START RECORD EXCERPTS
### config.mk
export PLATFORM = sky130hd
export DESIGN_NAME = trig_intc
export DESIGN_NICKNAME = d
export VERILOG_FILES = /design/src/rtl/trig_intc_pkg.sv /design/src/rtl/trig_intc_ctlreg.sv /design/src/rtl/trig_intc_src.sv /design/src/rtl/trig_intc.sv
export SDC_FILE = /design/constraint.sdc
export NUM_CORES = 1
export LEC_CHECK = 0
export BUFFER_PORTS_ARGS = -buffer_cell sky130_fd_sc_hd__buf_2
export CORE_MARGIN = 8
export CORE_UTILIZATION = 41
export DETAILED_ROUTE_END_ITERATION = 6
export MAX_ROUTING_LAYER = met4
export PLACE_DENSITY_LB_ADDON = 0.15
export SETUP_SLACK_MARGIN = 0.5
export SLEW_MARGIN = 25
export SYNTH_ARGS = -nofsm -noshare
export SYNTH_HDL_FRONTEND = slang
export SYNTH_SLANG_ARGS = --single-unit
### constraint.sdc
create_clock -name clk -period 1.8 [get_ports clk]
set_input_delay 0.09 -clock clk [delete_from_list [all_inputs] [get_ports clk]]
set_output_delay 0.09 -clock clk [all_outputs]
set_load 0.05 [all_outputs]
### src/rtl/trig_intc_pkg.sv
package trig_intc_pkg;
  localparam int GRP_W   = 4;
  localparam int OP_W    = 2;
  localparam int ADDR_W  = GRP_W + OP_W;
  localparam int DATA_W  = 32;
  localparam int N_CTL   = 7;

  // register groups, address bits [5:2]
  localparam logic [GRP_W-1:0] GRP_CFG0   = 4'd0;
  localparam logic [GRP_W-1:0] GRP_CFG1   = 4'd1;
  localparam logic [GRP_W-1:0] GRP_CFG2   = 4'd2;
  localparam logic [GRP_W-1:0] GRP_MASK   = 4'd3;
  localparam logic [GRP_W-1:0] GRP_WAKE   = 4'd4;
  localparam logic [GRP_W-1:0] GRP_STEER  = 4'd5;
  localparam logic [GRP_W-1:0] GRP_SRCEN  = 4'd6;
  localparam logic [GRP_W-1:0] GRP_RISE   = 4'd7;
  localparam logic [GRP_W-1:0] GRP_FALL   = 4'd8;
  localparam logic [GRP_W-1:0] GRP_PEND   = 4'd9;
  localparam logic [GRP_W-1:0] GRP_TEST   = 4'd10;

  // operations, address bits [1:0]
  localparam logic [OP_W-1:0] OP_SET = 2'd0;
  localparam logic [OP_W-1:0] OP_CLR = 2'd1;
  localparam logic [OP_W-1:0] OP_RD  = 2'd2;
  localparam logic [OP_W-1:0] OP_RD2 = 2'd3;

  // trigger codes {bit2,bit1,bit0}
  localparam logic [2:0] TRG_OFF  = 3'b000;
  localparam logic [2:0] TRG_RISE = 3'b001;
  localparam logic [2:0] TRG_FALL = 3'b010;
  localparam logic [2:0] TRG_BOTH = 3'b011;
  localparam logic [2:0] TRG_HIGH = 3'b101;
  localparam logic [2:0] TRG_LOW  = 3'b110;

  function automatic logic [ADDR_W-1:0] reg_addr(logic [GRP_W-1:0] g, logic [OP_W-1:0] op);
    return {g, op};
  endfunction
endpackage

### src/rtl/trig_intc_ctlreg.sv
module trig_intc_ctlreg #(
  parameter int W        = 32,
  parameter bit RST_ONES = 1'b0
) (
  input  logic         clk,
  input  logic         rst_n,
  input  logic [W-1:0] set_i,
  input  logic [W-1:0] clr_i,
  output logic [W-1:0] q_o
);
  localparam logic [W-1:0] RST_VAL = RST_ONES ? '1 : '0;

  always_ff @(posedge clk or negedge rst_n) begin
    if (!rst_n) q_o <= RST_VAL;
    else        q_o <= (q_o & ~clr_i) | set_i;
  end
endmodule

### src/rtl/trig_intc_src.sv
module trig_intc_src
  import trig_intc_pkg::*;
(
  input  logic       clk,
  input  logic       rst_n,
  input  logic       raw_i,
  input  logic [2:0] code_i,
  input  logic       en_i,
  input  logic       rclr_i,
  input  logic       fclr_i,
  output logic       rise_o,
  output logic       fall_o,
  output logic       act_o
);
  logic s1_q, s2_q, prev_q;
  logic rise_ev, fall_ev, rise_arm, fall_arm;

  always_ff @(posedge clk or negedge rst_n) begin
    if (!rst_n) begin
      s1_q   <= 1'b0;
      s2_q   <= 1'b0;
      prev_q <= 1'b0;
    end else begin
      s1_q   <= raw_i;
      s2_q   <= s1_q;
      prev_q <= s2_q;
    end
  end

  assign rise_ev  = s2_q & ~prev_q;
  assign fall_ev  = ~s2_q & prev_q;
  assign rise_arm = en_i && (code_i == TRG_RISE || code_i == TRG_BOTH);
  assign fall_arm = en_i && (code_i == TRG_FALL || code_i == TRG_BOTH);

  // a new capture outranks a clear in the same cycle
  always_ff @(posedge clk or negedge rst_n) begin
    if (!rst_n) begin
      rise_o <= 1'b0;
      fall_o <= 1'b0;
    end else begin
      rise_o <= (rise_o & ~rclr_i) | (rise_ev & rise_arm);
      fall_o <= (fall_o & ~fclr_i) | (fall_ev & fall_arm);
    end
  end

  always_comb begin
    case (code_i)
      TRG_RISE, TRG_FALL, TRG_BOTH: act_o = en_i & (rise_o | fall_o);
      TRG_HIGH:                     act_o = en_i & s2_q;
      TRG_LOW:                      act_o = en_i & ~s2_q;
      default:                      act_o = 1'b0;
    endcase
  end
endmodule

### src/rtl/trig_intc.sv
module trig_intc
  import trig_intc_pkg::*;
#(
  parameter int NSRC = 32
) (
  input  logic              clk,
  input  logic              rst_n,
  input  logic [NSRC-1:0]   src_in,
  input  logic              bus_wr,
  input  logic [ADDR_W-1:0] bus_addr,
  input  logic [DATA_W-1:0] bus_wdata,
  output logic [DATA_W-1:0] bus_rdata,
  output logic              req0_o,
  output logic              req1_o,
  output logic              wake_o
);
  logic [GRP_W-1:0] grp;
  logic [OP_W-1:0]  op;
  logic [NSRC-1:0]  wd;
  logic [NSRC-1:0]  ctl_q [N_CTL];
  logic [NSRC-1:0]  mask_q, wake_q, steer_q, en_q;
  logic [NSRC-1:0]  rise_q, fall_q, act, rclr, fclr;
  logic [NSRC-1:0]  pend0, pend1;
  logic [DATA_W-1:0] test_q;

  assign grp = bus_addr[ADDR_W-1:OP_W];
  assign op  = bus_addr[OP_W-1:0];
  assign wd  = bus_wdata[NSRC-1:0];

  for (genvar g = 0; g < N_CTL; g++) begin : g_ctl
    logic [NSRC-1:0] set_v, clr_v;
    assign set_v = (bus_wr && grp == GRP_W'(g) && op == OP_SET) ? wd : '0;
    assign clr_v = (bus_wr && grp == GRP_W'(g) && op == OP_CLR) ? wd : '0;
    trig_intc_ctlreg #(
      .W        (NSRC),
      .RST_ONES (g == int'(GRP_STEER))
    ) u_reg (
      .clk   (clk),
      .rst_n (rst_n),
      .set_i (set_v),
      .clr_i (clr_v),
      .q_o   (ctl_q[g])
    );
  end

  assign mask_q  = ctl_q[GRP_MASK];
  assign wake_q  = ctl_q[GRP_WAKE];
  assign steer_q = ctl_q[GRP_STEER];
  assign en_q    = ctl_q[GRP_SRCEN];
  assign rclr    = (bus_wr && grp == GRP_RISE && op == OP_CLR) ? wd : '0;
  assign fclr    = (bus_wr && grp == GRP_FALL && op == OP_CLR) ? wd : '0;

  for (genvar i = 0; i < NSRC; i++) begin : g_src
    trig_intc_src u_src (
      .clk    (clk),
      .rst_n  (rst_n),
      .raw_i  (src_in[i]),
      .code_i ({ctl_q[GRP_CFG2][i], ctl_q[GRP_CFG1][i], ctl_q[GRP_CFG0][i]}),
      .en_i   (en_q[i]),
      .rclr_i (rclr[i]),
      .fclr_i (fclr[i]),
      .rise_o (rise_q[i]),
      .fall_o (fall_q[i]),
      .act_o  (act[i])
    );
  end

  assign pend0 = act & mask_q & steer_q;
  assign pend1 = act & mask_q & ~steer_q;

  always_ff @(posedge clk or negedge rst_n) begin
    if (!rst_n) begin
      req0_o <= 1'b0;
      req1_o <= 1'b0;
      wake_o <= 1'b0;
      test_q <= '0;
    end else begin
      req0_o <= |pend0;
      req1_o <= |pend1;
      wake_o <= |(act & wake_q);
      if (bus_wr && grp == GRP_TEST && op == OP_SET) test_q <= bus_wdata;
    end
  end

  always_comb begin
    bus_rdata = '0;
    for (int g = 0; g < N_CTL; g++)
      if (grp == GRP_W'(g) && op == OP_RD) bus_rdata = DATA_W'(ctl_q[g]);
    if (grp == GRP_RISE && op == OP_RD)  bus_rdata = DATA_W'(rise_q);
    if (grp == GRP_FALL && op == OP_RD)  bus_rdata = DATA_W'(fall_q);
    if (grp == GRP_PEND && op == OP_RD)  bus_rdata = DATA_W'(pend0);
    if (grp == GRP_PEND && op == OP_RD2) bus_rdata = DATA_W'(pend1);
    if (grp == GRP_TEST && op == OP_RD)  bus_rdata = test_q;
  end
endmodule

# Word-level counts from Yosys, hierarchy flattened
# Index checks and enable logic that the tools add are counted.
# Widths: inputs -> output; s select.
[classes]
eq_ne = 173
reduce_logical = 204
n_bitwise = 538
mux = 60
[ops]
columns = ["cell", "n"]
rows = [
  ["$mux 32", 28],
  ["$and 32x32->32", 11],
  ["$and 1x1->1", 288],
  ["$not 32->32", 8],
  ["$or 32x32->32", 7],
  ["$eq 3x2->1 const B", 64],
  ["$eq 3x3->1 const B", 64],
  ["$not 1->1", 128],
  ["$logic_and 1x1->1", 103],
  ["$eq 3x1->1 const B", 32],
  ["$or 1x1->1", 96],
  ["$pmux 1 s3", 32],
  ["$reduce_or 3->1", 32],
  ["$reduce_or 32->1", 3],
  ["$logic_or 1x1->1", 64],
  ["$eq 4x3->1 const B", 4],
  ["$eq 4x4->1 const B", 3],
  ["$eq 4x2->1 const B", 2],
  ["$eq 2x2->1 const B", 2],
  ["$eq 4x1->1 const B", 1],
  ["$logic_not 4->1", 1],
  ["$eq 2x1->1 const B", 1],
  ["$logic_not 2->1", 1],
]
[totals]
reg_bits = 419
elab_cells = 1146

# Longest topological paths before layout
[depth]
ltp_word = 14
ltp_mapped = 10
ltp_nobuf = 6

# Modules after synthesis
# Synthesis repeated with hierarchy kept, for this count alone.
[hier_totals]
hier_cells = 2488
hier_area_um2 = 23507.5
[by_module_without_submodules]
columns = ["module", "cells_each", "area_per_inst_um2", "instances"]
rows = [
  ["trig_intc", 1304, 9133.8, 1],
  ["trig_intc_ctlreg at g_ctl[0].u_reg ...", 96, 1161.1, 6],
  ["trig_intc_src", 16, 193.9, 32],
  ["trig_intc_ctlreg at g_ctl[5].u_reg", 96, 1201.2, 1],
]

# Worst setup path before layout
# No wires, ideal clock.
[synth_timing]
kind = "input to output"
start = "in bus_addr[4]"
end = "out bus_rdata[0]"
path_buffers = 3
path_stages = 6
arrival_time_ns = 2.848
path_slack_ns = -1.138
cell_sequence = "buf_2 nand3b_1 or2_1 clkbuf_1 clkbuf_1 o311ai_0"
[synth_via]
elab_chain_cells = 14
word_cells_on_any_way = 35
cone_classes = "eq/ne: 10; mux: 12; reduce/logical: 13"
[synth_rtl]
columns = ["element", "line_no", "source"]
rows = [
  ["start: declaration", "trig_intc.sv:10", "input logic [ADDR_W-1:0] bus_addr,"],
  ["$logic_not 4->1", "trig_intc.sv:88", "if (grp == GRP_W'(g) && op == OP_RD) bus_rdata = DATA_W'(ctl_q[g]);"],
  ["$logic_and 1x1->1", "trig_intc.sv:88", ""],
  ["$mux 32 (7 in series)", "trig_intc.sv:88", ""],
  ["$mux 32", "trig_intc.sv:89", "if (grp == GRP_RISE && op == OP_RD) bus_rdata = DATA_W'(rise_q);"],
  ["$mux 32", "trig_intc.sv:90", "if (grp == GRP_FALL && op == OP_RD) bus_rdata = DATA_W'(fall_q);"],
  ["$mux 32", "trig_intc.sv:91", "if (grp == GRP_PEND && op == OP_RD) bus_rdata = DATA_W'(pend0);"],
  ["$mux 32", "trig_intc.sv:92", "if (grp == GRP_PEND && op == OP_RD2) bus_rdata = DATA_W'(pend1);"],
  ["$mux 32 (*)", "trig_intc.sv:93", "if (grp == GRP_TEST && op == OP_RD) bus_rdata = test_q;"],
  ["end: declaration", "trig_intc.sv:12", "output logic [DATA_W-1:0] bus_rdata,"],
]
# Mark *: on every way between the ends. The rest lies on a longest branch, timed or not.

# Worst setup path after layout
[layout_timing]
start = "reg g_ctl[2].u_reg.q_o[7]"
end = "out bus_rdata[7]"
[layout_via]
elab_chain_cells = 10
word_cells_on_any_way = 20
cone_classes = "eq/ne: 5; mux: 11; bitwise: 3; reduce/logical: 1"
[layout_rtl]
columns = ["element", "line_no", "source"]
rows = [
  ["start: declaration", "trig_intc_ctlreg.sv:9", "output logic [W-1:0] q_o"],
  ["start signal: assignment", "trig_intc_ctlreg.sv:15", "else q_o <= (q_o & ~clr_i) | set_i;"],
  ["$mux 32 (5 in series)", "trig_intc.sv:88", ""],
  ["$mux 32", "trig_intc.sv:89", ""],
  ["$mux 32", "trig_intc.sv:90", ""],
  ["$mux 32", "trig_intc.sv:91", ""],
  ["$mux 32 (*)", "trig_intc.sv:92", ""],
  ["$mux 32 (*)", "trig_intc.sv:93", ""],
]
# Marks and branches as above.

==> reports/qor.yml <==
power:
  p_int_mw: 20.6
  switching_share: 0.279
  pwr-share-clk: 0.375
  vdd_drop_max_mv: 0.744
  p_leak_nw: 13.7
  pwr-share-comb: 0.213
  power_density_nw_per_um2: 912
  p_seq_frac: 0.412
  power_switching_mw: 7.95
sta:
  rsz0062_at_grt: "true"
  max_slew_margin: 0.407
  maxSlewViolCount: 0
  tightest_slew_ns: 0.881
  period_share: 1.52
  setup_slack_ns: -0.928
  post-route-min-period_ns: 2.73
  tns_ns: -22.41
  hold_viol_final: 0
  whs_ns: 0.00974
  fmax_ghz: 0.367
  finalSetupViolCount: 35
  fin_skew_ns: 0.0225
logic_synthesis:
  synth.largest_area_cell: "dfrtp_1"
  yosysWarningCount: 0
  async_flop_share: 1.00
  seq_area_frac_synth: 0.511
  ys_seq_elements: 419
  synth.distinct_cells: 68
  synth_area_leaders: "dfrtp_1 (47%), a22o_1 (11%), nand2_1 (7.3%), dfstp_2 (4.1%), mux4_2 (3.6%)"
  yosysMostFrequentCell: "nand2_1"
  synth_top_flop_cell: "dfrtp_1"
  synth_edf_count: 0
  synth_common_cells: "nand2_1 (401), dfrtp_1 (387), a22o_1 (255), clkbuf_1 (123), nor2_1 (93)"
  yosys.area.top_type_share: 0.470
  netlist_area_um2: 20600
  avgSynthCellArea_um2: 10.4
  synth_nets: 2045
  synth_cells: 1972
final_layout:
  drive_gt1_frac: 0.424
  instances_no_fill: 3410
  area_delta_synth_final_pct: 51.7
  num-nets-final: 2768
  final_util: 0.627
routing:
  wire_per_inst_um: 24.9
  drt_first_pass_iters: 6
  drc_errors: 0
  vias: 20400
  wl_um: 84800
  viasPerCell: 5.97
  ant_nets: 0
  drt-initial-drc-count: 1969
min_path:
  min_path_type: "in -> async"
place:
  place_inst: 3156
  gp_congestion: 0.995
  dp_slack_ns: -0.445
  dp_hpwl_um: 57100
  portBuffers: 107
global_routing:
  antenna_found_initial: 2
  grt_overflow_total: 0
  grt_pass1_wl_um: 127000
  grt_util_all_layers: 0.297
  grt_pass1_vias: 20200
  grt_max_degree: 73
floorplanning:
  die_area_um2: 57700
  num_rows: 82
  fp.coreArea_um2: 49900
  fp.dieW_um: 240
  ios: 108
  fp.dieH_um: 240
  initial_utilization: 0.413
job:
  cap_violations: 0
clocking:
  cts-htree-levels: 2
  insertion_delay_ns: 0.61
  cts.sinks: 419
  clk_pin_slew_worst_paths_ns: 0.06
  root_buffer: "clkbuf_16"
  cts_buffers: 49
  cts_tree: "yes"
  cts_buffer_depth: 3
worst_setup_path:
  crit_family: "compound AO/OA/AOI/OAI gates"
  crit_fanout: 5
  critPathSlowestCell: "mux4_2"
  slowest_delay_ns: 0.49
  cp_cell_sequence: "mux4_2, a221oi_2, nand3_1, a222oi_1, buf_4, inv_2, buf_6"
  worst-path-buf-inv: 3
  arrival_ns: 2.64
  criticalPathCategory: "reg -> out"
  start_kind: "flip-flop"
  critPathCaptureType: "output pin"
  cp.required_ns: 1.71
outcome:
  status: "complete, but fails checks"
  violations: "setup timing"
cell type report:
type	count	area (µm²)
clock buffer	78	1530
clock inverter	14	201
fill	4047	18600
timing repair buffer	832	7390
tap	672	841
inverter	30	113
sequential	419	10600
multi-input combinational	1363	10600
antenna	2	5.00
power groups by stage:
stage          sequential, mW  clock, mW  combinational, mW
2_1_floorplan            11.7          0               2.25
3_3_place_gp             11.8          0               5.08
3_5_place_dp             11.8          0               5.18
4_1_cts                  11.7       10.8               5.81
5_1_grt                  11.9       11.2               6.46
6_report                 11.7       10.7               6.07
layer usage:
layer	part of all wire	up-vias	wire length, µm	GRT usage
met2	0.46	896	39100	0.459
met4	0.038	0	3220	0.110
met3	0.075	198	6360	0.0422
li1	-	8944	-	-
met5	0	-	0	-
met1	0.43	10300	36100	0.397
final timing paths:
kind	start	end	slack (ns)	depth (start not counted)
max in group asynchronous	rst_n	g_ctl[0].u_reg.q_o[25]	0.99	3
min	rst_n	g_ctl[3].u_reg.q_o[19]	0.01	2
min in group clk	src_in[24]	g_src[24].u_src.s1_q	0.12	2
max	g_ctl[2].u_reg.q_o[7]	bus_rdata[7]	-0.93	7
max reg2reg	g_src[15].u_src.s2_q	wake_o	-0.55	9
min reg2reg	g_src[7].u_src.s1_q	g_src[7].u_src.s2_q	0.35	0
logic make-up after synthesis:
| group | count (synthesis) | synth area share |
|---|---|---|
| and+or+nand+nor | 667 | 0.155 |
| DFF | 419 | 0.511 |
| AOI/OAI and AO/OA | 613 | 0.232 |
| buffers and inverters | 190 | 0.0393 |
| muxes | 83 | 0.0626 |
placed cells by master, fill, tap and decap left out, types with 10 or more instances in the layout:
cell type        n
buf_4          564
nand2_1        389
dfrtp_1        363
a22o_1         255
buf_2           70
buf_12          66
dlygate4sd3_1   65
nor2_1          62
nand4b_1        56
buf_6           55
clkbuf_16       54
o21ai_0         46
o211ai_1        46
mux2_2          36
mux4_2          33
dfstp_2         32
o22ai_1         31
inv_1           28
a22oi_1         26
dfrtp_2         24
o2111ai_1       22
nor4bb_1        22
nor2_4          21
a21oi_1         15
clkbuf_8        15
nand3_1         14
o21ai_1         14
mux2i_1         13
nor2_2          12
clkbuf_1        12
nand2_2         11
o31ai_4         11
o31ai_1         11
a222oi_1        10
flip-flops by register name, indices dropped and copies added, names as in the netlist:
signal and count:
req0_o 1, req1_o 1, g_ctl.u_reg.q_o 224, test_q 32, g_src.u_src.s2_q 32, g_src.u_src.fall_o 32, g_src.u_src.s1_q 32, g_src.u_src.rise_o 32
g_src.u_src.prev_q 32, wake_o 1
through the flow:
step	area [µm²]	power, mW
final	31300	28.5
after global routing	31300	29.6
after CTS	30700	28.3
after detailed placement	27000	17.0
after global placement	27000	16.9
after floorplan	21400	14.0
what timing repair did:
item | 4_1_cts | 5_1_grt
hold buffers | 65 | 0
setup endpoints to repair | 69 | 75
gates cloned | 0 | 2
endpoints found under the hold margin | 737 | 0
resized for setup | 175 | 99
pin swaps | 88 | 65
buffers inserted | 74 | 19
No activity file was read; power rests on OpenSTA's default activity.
END RECORD EXCERPTS
Copy out the entries above exactly as given, starting at the top and ending with the line containing "set_input_delay 0.09 -clock"; include both and nothing more.

### config.mk
export PLATFORM = sky130hd
export DESIGN_NAME = trig_intc
export DESIGN_NICKNAME = d
export VERILOG_FILES = /design/src/rtl/trig_intc_pkg.sv /design/src/rtl/trig_intc_ctlreg.sv /design/src/rtl/trig_intc_src.sv /design/src/rtl/trig_intc.sv
export SDC_FILE = /design/constraint.sdc
export NUM_CORES = 1
export LEC_CHECK = 0
export BUFFER_PORTS_ARGS = -buffer_cell sky130_fd_sc_hd__buf_2
export CORE_MARGIN = 8
export CORE_UTILIZATION = 41
export DETAILED_ROUTE_END_ITERATION = 6
export MAX_ROUTING_LAYER = met4
export PLACE_DENSITY_LB_ADDON = 0.15
export SETUP_SLACK_MARGIN = 0.5
export SLEW_MARGIN = 25
export SYNTH_ARGS = -nofsm -noshare
export SYNTH_HDL_FRONTEND = slang
export SYNTH_SLANG_ARGS = --single-unit
### constraint.sdc
create_clock -name clk -period 1.8 [get_ports clk]
set_input_delay 0.09 -clock clk [delete_from_list [all_inputs] [get_ports clk]]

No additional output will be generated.